**Your assignment:**
Going down the data below, set down exactly the line with "Input-level comparison between v58" and each line after it through the line with "Cmp v52 and"; no other lines.

**Provided records:**

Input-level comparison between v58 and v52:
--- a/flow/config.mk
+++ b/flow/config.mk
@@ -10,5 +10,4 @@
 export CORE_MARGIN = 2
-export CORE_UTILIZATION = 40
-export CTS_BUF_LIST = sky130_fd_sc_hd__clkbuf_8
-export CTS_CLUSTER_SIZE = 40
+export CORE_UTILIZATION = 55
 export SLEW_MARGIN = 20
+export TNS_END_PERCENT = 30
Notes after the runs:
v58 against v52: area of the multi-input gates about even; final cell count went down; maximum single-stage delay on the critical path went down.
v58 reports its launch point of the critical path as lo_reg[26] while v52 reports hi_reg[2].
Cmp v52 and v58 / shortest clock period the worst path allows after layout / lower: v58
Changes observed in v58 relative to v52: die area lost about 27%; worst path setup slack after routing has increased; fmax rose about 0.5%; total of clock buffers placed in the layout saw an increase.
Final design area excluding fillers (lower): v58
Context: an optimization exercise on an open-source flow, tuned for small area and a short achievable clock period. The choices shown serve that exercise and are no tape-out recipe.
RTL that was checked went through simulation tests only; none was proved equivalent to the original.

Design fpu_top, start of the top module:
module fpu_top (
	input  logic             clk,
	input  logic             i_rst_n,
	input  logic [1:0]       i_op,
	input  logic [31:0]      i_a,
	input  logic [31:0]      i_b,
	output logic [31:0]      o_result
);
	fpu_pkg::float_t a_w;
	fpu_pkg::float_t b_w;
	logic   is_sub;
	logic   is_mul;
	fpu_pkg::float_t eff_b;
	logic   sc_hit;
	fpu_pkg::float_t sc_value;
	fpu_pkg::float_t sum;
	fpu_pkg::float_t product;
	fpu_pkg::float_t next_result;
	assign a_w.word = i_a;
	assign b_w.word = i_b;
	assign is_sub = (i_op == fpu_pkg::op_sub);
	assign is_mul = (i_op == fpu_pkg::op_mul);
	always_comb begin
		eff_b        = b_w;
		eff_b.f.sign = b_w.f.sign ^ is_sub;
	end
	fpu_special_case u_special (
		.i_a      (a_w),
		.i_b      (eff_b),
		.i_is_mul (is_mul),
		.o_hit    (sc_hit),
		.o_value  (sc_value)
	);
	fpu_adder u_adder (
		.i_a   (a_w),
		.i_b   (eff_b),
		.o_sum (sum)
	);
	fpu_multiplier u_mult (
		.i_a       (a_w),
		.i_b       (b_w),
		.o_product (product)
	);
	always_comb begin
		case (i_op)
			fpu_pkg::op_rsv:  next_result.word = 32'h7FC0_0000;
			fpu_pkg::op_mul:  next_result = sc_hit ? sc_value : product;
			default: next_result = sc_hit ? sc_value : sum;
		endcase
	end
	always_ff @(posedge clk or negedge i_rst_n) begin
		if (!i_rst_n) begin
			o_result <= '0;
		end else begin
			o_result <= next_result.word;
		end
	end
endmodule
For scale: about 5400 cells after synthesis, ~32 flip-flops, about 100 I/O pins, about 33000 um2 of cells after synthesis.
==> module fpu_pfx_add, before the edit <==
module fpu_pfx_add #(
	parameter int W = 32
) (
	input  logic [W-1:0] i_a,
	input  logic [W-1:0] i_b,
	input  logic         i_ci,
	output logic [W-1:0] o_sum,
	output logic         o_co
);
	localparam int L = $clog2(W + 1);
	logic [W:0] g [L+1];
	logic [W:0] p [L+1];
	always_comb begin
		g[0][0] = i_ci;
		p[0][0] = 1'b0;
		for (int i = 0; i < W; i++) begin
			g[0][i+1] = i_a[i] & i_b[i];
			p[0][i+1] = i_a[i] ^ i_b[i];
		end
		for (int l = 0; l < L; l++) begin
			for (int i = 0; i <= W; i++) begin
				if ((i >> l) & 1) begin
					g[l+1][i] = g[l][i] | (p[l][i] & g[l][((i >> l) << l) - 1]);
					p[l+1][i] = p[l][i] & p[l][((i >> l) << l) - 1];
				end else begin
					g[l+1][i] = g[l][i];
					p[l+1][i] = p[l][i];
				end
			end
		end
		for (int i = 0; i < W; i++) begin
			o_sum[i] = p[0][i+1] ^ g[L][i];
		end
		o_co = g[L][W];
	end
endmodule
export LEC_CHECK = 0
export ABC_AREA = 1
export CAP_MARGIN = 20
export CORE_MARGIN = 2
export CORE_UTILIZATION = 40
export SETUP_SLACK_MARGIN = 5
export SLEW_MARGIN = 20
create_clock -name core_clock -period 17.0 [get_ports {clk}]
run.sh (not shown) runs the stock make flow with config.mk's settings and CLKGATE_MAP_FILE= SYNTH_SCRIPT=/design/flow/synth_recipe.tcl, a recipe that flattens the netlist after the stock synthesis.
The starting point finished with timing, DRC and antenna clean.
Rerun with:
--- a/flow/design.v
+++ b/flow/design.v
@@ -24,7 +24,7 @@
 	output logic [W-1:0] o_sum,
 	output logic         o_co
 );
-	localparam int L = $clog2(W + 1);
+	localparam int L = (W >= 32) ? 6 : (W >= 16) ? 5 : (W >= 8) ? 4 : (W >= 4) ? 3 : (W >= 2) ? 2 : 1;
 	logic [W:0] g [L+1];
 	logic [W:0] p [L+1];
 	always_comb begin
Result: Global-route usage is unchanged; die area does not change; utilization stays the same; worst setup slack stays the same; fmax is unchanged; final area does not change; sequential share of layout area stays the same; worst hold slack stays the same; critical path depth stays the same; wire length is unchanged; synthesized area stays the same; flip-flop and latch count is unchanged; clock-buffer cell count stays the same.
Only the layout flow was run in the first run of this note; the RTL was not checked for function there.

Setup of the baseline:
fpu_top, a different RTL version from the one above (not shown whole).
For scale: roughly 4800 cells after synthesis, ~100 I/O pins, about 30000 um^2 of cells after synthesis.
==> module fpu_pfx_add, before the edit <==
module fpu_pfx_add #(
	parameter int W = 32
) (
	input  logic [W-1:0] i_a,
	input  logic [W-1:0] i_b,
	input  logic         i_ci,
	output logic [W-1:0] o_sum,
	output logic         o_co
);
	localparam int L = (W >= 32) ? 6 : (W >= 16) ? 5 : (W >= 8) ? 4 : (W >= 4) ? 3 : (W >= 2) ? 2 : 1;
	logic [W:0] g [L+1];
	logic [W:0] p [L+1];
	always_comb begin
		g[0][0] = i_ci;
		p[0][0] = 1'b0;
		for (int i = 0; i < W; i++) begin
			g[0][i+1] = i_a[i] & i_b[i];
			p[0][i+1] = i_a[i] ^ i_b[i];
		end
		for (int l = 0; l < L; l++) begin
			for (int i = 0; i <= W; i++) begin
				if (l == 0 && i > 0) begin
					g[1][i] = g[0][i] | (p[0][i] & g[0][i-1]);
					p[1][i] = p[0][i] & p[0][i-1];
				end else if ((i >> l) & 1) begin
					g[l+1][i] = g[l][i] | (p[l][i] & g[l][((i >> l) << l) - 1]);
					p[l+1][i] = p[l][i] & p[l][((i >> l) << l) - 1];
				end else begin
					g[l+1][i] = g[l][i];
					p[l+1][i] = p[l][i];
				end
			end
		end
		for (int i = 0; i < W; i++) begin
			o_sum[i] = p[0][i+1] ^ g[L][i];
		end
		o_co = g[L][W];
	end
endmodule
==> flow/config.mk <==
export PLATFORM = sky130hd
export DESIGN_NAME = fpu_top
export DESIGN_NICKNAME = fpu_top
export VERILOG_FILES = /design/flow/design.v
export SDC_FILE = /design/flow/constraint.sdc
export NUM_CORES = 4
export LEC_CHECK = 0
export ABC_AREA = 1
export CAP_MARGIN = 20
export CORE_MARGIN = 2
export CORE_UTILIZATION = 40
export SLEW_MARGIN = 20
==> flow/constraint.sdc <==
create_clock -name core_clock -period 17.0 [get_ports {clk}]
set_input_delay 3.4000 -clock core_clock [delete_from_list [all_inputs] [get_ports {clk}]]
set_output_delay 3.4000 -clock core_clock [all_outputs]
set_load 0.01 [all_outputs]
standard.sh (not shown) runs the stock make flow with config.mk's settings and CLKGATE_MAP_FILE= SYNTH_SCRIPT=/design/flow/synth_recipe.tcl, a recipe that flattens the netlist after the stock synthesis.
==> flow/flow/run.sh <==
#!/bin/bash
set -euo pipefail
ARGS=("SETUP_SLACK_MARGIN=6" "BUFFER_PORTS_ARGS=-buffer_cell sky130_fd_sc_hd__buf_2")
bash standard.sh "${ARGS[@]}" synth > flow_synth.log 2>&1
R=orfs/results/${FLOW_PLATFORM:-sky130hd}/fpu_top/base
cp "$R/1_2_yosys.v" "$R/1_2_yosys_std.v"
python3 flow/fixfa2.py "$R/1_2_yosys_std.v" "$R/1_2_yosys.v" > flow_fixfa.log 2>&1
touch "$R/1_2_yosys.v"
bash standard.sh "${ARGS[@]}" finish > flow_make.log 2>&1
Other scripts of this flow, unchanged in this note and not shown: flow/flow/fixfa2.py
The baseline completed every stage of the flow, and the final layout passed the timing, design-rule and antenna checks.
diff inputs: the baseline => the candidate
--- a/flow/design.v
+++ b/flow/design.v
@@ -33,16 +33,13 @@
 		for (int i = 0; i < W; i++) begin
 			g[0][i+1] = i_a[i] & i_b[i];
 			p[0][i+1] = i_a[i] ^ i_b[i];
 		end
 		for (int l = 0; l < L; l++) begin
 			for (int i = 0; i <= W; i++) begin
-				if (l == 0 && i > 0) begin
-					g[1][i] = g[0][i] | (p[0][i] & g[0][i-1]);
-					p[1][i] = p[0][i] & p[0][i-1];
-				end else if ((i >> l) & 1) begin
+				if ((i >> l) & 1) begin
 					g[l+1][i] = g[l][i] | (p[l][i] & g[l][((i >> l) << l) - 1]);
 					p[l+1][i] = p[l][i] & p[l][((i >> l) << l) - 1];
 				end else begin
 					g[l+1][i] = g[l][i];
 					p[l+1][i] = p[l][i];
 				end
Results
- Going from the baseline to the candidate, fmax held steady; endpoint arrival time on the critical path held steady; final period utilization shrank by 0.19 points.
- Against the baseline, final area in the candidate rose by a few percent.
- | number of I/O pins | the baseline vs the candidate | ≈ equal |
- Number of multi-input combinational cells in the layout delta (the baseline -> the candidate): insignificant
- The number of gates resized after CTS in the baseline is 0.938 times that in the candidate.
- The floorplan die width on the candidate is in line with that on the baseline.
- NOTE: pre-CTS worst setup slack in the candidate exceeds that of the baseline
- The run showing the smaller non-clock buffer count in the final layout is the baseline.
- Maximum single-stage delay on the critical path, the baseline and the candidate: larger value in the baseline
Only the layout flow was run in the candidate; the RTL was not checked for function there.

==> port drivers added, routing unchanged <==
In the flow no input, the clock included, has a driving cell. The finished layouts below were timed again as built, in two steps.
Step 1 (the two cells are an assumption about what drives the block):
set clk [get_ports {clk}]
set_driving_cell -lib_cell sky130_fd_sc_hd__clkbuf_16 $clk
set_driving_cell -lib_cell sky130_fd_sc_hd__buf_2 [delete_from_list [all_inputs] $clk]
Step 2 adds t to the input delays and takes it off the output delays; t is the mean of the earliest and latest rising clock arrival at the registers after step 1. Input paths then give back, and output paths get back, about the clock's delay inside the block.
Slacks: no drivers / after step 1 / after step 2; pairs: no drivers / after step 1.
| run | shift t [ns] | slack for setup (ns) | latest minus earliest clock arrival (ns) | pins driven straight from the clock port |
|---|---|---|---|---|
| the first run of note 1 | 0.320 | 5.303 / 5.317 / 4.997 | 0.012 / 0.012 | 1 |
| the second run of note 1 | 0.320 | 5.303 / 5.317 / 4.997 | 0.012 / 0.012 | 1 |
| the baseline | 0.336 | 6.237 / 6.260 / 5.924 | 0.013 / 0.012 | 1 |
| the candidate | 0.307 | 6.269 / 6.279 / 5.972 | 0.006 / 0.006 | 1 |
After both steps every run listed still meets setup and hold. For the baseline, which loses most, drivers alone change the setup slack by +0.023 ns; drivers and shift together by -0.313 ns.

...

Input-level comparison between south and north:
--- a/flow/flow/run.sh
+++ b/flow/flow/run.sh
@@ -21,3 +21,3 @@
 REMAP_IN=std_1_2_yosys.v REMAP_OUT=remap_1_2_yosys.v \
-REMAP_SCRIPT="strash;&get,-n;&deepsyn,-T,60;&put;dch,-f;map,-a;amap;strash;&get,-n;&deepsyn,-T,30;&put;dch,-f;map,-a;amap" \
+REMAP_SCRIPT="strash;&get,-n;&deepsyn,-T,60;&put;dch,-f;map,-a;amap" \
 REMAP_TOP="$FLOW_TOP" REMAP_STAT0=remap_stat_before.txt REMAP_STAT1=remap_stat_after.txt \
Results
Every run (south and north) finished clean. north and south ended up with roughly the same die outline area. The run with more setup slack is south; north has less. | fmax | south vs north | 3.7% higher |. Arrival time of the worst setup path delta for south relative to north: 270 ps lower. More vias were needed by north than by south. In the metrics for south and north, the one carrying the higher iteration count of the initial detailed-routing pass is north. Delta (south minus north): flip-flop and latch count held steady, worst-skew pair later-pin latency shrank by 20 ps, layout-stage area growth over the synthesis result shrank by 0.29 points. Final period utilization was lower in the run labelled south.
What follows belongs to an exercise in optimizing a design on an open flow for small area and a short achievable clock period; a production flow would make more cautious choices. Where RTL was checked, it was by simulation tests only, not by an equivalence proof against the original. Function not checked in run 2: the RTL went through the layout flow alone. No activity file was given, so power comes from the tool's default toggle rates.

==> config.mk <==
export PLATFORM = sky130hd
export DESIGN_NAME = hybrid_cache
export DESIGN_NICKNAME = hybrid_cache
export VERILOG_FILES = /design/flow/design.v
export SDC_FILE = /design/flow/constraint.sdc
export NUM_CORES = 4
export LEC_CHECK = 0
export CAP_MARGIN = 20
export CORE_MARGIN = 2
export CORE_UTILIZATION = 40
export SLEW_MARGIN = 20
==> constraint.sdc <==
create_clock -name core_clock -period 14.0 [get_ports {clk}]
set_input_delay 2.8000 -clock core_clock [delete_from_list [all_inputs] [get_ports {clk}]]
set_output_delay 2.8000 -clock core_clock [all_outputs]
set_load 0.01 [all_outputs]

**Response area:**
Input-level comparison between v58 and v52:
--- a/flow/config.mk
+++ b/flow/config.mk
@@ -10,5 +10,4 @@
 export CORE_MARGIN = 2
-export CORE_UTILIZATION = 40
-export CTS_BUF_LIST = sky130_fd_sc_hd__clkbuf_8
-export CTS_CLUSTER_SIZE = 40
+export CORE_UTILIZATION = 55
 export SLEW_MARGIN = 20
+export TNS_END_PERCENT = 30
Notes after the runs:
v58 against v52: area of the multi-input gates about even; final cell count went down; maximum single-stage delay on the critical path went down.
v58 reports its launch point of the critical path as lo_reg[26] while v52 reports hi_reg[2].
Cmp v52 and v58 / shortest clock period the worst path allows after layout / lower: v58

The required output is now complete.